この部品を実行するサーバのホスト名またはIPアドレスを指定します。IPv6アドレスには対応していません。

− 

入力

○ 

common.inputFilePath

入力ファイルのパス

フィルタリング対象の文字列を格納したファイルをフルパスで指定します。

− 

入力

○ 

common.rowPosBegin

抽出開始行

入力文字列のうち,フィルタリング対象の抽出開始行番号を数字で指定します。省略した場合は,1行目からフィルタリング対象となります。

− 

入力

△ 

common.rowPosEnd

抽出終了行

入力文字列のうち,フィルタリング対象の抽出終了行番号を数字で指定します。

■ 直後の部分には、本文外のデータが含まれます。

**config.mk**
```make
export PLATFORM = sky130hd
export DESIGN_NAME = usb_devstate_tracker
export DESIGN_NICKNAME = d
export VERILOG_FILES = /design/src/rtl/usb_devstate_pkg.sv /design/src/rtl/usbds_idle_timer.sv /design/src/rtl/usbds_state_core.sv /design/src/rtl/usbds_change_notify.sv /design/src/rtl/usb_devstate_tracker.sv
export SDC_FILE = /design/constraint.sdc
export NUM_CORES = 1
export LEC_CHECK = 0
export ABC_AREA = 1
export ABC_CLOCK_PERIOD_IN_PS = 1690
export BUFFER_PORTS_ARGS = -buffer_cell sky130_fd_sc_hd__clkbuf_2
export CAP_MARGIN = 40
export CORE_ASPECT_RATIO = 1.25
export CORE_UTILIZATION = 30
export CTS_CLUSTER_DIAMETER = 150
export CTS_CLUSTER_SIZE = 12
export DETAILED_ROUTE_END_ITERATION = 8
export HOLD_SLACK_MARGIN = 0.02
export PLACE_DENSITY = 0.48
export SLEW_MARGIN = 25
export SYNTH_ARGS = -nofsm -noshare
export SYNTH_HDL_FRONTEND = slang
export SYNTH_SLANG_ARGS = --single-unit
```
**constraint.sdc**
```tcl
create_clock -name clk -period 1.69 [get_ports clk]
set_input_delay 0.169 -clock clk [delete_from_list [all_inputs] [get_ports clk]]
set_output_delay 0.169 -clock clk [all_outputs]
set_load 0.05 [all_outputs]
```
[config.mk]
export PLATFORM = sky130hd
export DESIGN_NAME = fdc_cmd_seq
export DESIGN_NICKNAME = d
export VERILOG_FILES = /design/src/rtl/fdc_seq_pkg.sv /design/src/rtl/fdc_op_decode.sv /design/src/rtl/fdc_param_store.sv /design/src/rtl/fdc_result_queue.sv /design/src/rtl/fdc_cmd_seq.sv
export SDC_FILE = /design/constraint.sdc
export NUM_CORES = 1
export LEC_CHECK = 0
export ABC_AREA = 1
export CELL_PAD_IN_SITES_DETAIL_PLACEMENT = 0
export CELL_PAD_IN_SITES_GLOBAL_PLACEMENT = 2
export CORE_AREA = 2 2 160 162
export DETAILED_ROUTE_END_ITERATION = 10
export DIE_AREA = 0 0 162 164
export PLACE_DENSITY_LB_ADDON = 0.1
export REMOVE_ABC_BUFFERS = 1
export SLEW_MARGIN = 30
export SYNTH_ARGS = -nofsm -noshare
export SYNTH_HDL_FRONTEND = slang
export SYNTH_SLANG_ARGS = --single-unit
[constraint.sdc]
create_clock -name clk -period 1.8 [get_ports clk]
set_input_delay 0.45 -clock clk [delete_from_list [all_inputs] [get_ports clk]]
set_output_delay 0.45 -clock clk [all_outputs]
set_load 0.01 [all_outputs]
<file path="config.mk">
export PLATFORM = sky130hd
export DESIGN_NAME = bus_err_logger
export DESIGN_NICKNAME = d
export VERILOG_FILES = /design/src/rtl/bel_pkg.sv /design/src/rtl/bel_capture.sv /design/src/rtl/bel_readmux.sv /design/src/rtl/bus_err_logger.sv
export SDC_FILE = /design/constraint.sdc
export NUM_CORES = 1
export LEC_CHECK = 0
export ABC_AREA = 1
export BUFFER_PORTS_ARGS = -buffer_cell sky130_fd_sc_hd__buf_2
export CAP_MARGIN = 20
export CORE_MARGIN = 1.5
export CORE_UTILIZATION = 45
export DETAILED_ROUTE_END_ITERATION = 10
export PLACE_DENSITY_LB_ADDON = 0.12
export REMOVE_ABC_BUFFERS = 1
export SYNTH_ARGS = -nofsm -noshare
export SYNTH_HDL_FRONTEND = slang
export SYNTH_SLANG_ARGS = --single-unit
export TNS_END_PERCENT = 20
</file>
<file path="constraint.sdc">
create_clock -name clk -period 2.1 [get_ports clk]
set_clock_uncertainty 0.15 [all_clocks]
set_input_delay 0.21 -clock clk [delete_from_list [all_inputs] [get_ports clk]]
set_output_delay 0.21 -clock clk [all_outputs]
set_load 0.01 [all_outputs]
</file>
## src/rtl/adc_conv_pkg.sv

```systemverilog
package adc_conv_pkg;
  localparam int FRAME_CLKS     = 24;
  localparam int RES_BITS       = 12;
  localparam int STROBE_RISE    = 9;
  localparam int FIRST_RES_RISE = STROBE_RISE + 1;
  localparam int LAST_RES_RISE  = FIRST_RES_RISE + RES_BITS - 1;

  typedef enum logic [2:0] {ST_IDLE, ST_SETUP, ST_HIGH, ST_LOW, ST_GAP} conv_st_e;

  function automatic logic [7:0] ctrl_word(logic [2:0] ch, logic uni, logic sgl);
    return {1'b1, ch, uni, sgl, 2'b11};
  endfunction
endpackage

```

## src/rtl/adc_conv_halfper.sv

```systemverilog
module adc_conv_halfper #(
  parameter int DIV_HALF = 4
) (
  input  logic clk_i,
  input  logic rst_ni,
  input  logic hold_i,
  output logic tick_o
);
  localparam int CW = $clog2(DIV_HALF + 1);
  localparam logic [CW-1:0] LAST = CW'(DIV_HALF - 1);

  logic [CW-1:0] cnt_q;

  always_ff @(posedge clk_i or negedge rst_ni) begin
    if (!rst_ni)             cnt_q <= '0;
    else if (hold_i)         cnt_q <= '0;
    else if (cnt_q == LAST)  cnt_q <= '0;
    else                     cnt_q <= cnt_q + CW'(1);
  end

  assign tick_o = !hold_i && (cnt_q == LAST);
endmodule

```

## src/rtl/adc_conv_datapath.sv

```systemverilog
module adc_conv_datapath
  import adc_conv_pkg::*;
#(
  parameter int IW = 5
) (
  input  logic                clk_i,
  input  logic                rst_ni,
  input  logic                load_i,
  input  logic [7:0]          ctrl_i,
  input  logic                shift_i,
  input  logic                sample_i,
  input  logic [IW-1:0]       rise_idx_i,
  input  logic                dout_i,
  input  logic                sstrb_i,
  output logic                din_o,
  output logic [RES_BITS-1:0] result_o,
  output logic                strobe_err_o
);
  logic [7:0]          ctrl_q;
  logic [RES_BITS-1:0] res_q;
  logic                err_q;
  logic                in_res, in_strb;

  assign in_res  = rise_idx_i >= IW'(FIRST_RES_RISE) && rise_idx_i <= IW'(LAST_RES_RISE);
  assign in_strb = rise_idx_i >= IW'(STROBE_RISE - 1) && rise_idx_i <= IW'(STROBE_RISE + 1);

  always_ff @(posedge clk_i or negedge rst_ni) begin
    if (!rst_ni) begin
      ctrl_q <= '0;
      res_q  <= '0;
      err_q  <= 1'b0;
    end else if (load_i) begin
      ctrl_q <= ctrl_i;
      res_q  <= '0;
      err_q  <= 1'b0;
    end else begin
      if (shift_i) ctrl_q <= {ctrl_q[6:0], 1'b0};
      if (sample_i) begin
        if (in_res) res_q <= {res_q[RES_BITS-2:0], dout_i};
        if (in_strb && (sstrb_i != (rise_idx_i == IW'(STROBE_RISE)))) err_q <= 1'b1;
      end
    end
  end

  assign din_o        = ctrl_q[7];
  assign result_o     = res_q;
  assign strobe_err_o = err_q;


  start_bit_chk: assert property (@(posedge clk_i) disable iff (!rst_ni)
    load_i |=> din_o);


  res_hold_chk: assert property (@(posedge clk_i) disable iff (!rst_ni)
    (!sample_i && !load_i) |=> $stable(result_o));
endmodule

```

## src/rtl/adc_conv_ctrl.sv

```systemverilog
module adc_conv_ctrl
  import adc_conv_pkg::*;
#(
  parameter int DIV_HALF      = 4,
  parameter int CS_HIGH_MIN   = 3,
  parameter int CLK_PERIOD_NS = 8
) (
  input  logic                clk_i,
  input  logic                rst_ni,
  input  logic                start_i,
  input  logic [2:0]          chan_i,
  input  logic                unipolar_i,
  input  logic                single_i,
  output logic                busy_o,
  output logic                done_o,
  output logic [RES_BITS-1:0] result_o,
  output logic                strobe_err_o,
  output logic                cs_no,
  output logic                sclk_o,
  output logic                din_o,
  input  logic                dout_i,
  input  logic                sstrb_i
);
  localparam int EW = $clog2(FRAME_CLKS + 1);
  localparam int GW = $clog2(CS_HIGH_MIN + 1);
  localparam longint SCLK_NS  = 2 * longint'(DIV_HALF) * CLK_PERIOD_NS;
  localparam longint FRAME_NS = (2 * FRAME_CLKS + 1) * longint'(DIV_HALF) * CLK_PERIOD_NS;
  localparam bit CFG_BAD = DIV_HALF < 2 || CS_HIGH_MIN < 1 || SCLK_NS > 10000 || FRAME_NS > 120000;

  if (CFG_BAD) begin : g_cfg_bad
    initial $fatal(1, "adc_conv_ctrl: divider or gap setting violates timing limits");
  end

  conv_st_e      st_q;
  logic [EW-1:0] edges_q, rise_idx;
  logic [GW-1:0] gap_q;
  logic          tick, hold, accept, rise_ev, fall_ev, last_edge, gap_done;

  assign hold      = (st_q == ST_IDLE) || (st_q == ST_GAP);
  assign accept    = (st_q == ST_IDLE) && start_i;
  assign last_edge = edges_q == EW'(FRAME_CLKS);
  assign rise_ev   = tick && ((st_q == ST_SETUP) || (st_q == ST_LOW && !last_edge));
  assign fall_ev   = tick && (st_q == ST_HIGH);
  assign gap_done  = (st_q == ST_GAP) && (gap_q == GW'(CS_HIGH_MIN - 1));
  assign rise_idx  = edges_q + EW'(1);

  adc_conv_halfper #(.DIV_HALF(DIV_HALF)) u_timer (
    .clk_i  (clk_i),
    .rst_ni (rst_ni),
    .hold_i (hold),
    .tick_o (tick)
  );

  adc_conv_datapath #(.IW(EW)) u_dp (
    .clk_i        (clk_i),
    .rst_ni       (rst_ni),
    .load_i       (accept),
    .ctrl_i       (ctrl_word(chan_i, unipolar_i, single_i)),
    .shift_i      (fall_ev),
    .sample_i     (rise_ev),
    .rise_idx_i   (rise_idx),
    .dout_i       (dout_i),
    .sstrb_i      (sstrb_i),
    .din_o        (din_o),
    .result_o     (result_o),
    .strobe_err_o (strobe_err_o)
  );

  always_ff @(posedge clk_i or negedge rst_ni) begin
    if (!rst_ni) begin
      st_q    <= ST_IDLE;
      edges_q <= '0;
      gap_q   <= '0;
    end else begin
      if (rise_ev) edges_q <= rise_idx;
      unique case (st_q)
        ST_IDLE:  if (accept) begin st_q <= ST_SETUP; edges_q <= '0; end
        ST_SETUP: if (tick) st_q <= ST_HIGH;
        ST_HIGH:  if (tick) st_q <= ST_LOW;
        ST_LOW:   if (tick) begin
                    if (last_edge) begin st_q <= ST_GAP; gap_q <= '0; end
                    else           st_q <= ST_HIGH;
                  end
        ST_GAP:   begin
                    gap_q <= gap_q + GW'(1);
                    if (gap_done) st_q <= ST_IDLE;
                  end
        default:  st_q <= ST_IDLE;
      endcase
    end
  end

  assign busy_o = st_q != ST_IDLE;
  assign done_o = gap_done;
  assign cs_no  = !(st_q == ST_SETUP || st_q == ST_HIGH || st_q == ST_LOW);
  assign sclk_o = st_q == ST_HIGH;


  cs_sclk_chk: assert property (@(posedge clk_i) disable iff (!rst_ni)
    cs_no |-> !sclk_o);


  sclk_tick_chk: assert property (@(posedge clk_i) disable iff (!rst_ni)
    !$stable(sclk_o) |-> $past(tick));


  din_edge_chk: assert property (@(posedge clk_i) disable iff (!rst_ni)
    (!cs_no && $past(!cs_no) && !$stable(din_o)) |-> $fell(sclk_o));


  busy_done_chk: assert property (@(posedge clk_i) disable iff (!rst_ni)
    $fell(busy_o) |-> $past(done_o));


  busy_start_chk: assert property (@(posedge clk_i) disable iff (!rst_ni)
    $rose(busy_o) |-> $past(start_i));
endmodule

```
==> src/rtl/spi_regmaster_pkg.sv <==
package spi_regmaster_pkg;
    localparam int ADDR_W = 8;
    localparam int DATA_W = 8;

    localparam logic [ADDR_W-1:0] A_STATUS = 8'h06;
    localparam logic [ADDR_W-1:0] A_CTRL   = 8'h0A;
    localparam logic [ADDR_W-1:0] A_PRESC  = 8'h0B;
    localparam logic [ADDR_W-1:0] A_TXD    = 8'h0D;
    localparam logic [ADDR_W-1:0] A_RXD    = 8'h0E;

    localparam int B_TXRDY = 4;
    localparam int B_RXRDY = 3;
    localparam int B_EN    = 7;
    localparam int B_HOLD  = 6;

    typedef struct packed {
        logic en;
        logic hold;
    } ctl_t;

    typedef struct packed {
        logic txrdy;
        logic rxrdy;
    } flags_t;

    function automatic logic [DATA_W-1:0] status_byte(flags_t f);
        logic [DATA_W-1:0] v;
        v = '0;
        v[B_TXRDY] = f.txrdy;
        v[B_RXRDY] = f.rxrdy;
        return v;
    endfunction

    function automatic logic [DATA_W-1:0] ctl_byte(ctl_t c);
        logic [DATA_W-1:0] v;
        v = '0;
        v[B_EN]   = c.en;
        v[B_HOLD] = c.hold;
        return v;
    endfunction
endpackage

==> src/rtl/spi_regmaster_bus.sv <==
module spi_regmaster_bus (
    input  logic clk,
    input  logic rst,
    input  logic stb,
    output logic access,
    output logic ack
);
    logic served;

    assign access = stb & ~served;

    always_ff @(posedge clk) begin
        if (rst) begin
            served <= 1'b0;
            ack    <= 1'b0;
        end else begin
            ack <= access;
            if (access)
                served <= 1'b1;
            else if (!stb)
                served <= 1'b0;
        end
    end
endmodule

==> src/rtl/spi_regmaster_shift.sv <==
module spi_regmaster_shift #(
    parameter int FRAME_BITS = 8,
    parameter int PRE_W      = 8
) (
    input  logic                  clk,
    input  logic                  rst,
    input  logic                  start,
    input  logic [FRAME_BITS-1:0] tx_byte,
    input  logic [PRE_W-1:0]      half_cnt,
    input  logic                  miso,
    output logic                  sclk,
    output logic                  mosi,
    output logic                  busy,
    output logic                  done,
    output logic [FRAME_BITS-1:0] rx_byte
);
    localparam int BIT_W = (FRAME_BITS > 1) ? $clog2(FRAME_BITS) : 1;
    localparam logic [BIT_W-1:0] LAST_BIT = BIT_W'(FRAME_BITS - 1);

    logic [PRE_W-1:0]      cnt;
    logic [BIT_W-1:0]      bitn;
    logic [FRAME_BITS-1:0] sh_tx;
    logic [FRAME_BITS-1:0] sh_rx;

    assign mosi    = sh_tx[FRAME_BITS-1];
    assign rx_byte = sh_rx;

    always_ff @(posedge clk) begin
        if (rst) begin
            sclk  <= 1'b0;
            busy  <= 1'b0;
            done  <= 1'b0;
            cnt   <= '0;
            bitn  <= '0;
            sh_tx <= '0;
            sh_rx <= '0;
        end else begin
            done <= 1'b0;
            if (start && !busy) begin
                busy  <= 1'b1;
                sclk  <= 1'b0;
                cnt   <= '0;
                bitn  <= '0;
                sh_tx <= tx_byte;
            end else if (busy) begin
                if (cnt == half_cnt) begin
                    cnt <= '0;
                    if (!sclk) begin
                        sclk  <= 1'b1;
                        sh_rx <= {sh_rx[FRAME_BITS-2:0], miso};
                    end else begin
                        sclk <= 1'b0;
                        if (bitn == LAST_BIT) begin
                            busy <= 1'b0;
                            done <= 1'b1;
                        end else begin
                            bitn  <= bitn + 1'b1;
                            sh_tx <= {sh_tx[FRAME_BITS-2:0], 1'b0};
                        end
                    end
                end else begin
                    cnt <= cnt + 1'b1;
                end
            end
        end
    end
endmodule

==> src/rtl/spi_regmaster.sv <==
module spi_regmaster
    import spi_regmaster_pkg::*;
#(
    parameter int PRE_W = DATA_W
) (
    input  logic              clk,
    input  logic              rst,
    input  logic              bus_stb,
    input  logic              bus_rw,
    input  logic [ADDR_W-1:0] bus_addr,
    input  logic [DATA_W-1:0] bus_wdata,
    output logic [DATA_W-1:0] bus_rdata,
    output logic              bus_ack,
    output logic              spi_sclk,
    output logic              spi_mosi,
    input  logic              spi_miso,
    output logic              spi_cs_n
);
    logic              access;
    logic              wr_acc;
    logic              rd_acc;
    ctl_t              ctl;
    flags_t            flg;
    logic [PRE_W-1:0]  presc;
    logic [DATA_W-1:0] rx_hold;
    logic [DATA_W-1:0] eng_rx;
    logic              eng_busy;
    logic              eng_done;
    logic              start;
    logic              ctl_en;
    logic              txrdy;

    spi_regmaster_bus u_bus (
        .clk    (clk),
        .rst    (rst),
        .stb    (bus_stb),
        .access (access),
        .ack    (bus_ack)
    );

    assign wr_acc = access & bus_rw;
    assign rd_acc = access & ~bus_rw;
    assign start  = wr_acc && (bus_addr == A_TXD) && ctl.en && !eng_busy;

    spi_regmaster_shift #(
        .FRAME_BITS (DATA_W),
        .PRE_W      (PRE_W)
    ) u_shift (
        .clk      (clk),
        .rst      (rst),
        .start    (start),
        .tx_byte  (bus_wdata),
        .half_cnt (presc),
        .miso     (spi_miso),
        .sclk     (spi_sclk),
        .mosi     (spi_mosi),
        .busy     (eng_busy),
        .done     (eng_done),
        .rx_byte  (eng_rx)
    );

    assign spi_cs_n = ~(ctl.en & ctl.hold);
    assign ctl_en   = ctl.en;
    assign txrdy    = flg.txrdy;

    always_ff @(posedge clk) begin
        if (rst) begin
            ctl       <= '0;
            presc     <= '0;
            flg.txrdy <= 1'b1;
            flg.rxrdy <= 1'b0;
            rx_hold   <= '0;
            bus_rdata <= '0;
        end else begin
            if (wr_acc) begin
                case (bus_addr)
                    A_CTRL: begin
                        ctl.en   <= bus_wdata[B_EN];
                        ctl.hold <= bus_wdata[B_HOLD];
                    end
                    A_PRESC: presc <= bus_wdata[PRE_W-1:0];
                    A_STATUS: begin
                        if (bus_wdata[B_TXRDY]) flg.txrdy <= 1'b0;
                        if (bus_wdata[B_RXRDY]) flg.rxrdy <= 1'b0;
                    end
                    default: ;
                endcase
            end
            if (start)
                flg.txrdy <= 1'b0;
            if (eng_done) begin
                flg.txrdy <= 1'b1;
                flg.rxrdy <= 1'b1;
                rx_hold   <= eng_rx;
            end
            if (rd_acc) begin
                case (bus_addr)
                    A_STATUS: bus_rdata <= status_byte(flg);
                    A_CTRL:   bus_rdata <= ctl_byte(ctl);
                    A_PRESC:  bus_rdata <= DATA_W'(presc);
                    A_RXD:    bus_rdata <= rx_hold;
                    default:  bus_rdata <= '0;
                endcase
            end
        end
    end
endmodule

省略した場合は,最終行までフィルタリング対象となります。

− 

入力

△ 

common.delimiterChar

区切り文字

入力文字列の列と列を区切る文字を,半角英数字または半角記号で1文字だけ指定します。省略した場合は,半角スペースを区切り文字とします。

− 

入力

△ 

common.columnPos

抽出列

入力文字列のうち,抽出する列番号を数字で指定します。複数列を抽出する場合は,列番号を','で区切って指定して下さい。省略した場合は,全列が抽出範囲の対象になります。

− 

入力

△ 

common.outputFilePath

出力ファイルのパス

フィルタリング結果を出力するファイルをフルパスで指定します。ファイルが存在しない場合は作成します。

− 

入力

○ 

common.flagOverwriteOutputFile

出力ファイル上書きの要否

出力するファイルが既に存在する場合に,ファイルに上書きするか(true),ファイルに上書きしないか(false)を指定します。

false

入力

○ 

common.returnValue

部品の戻り値

この部品の戻り値が格納されます。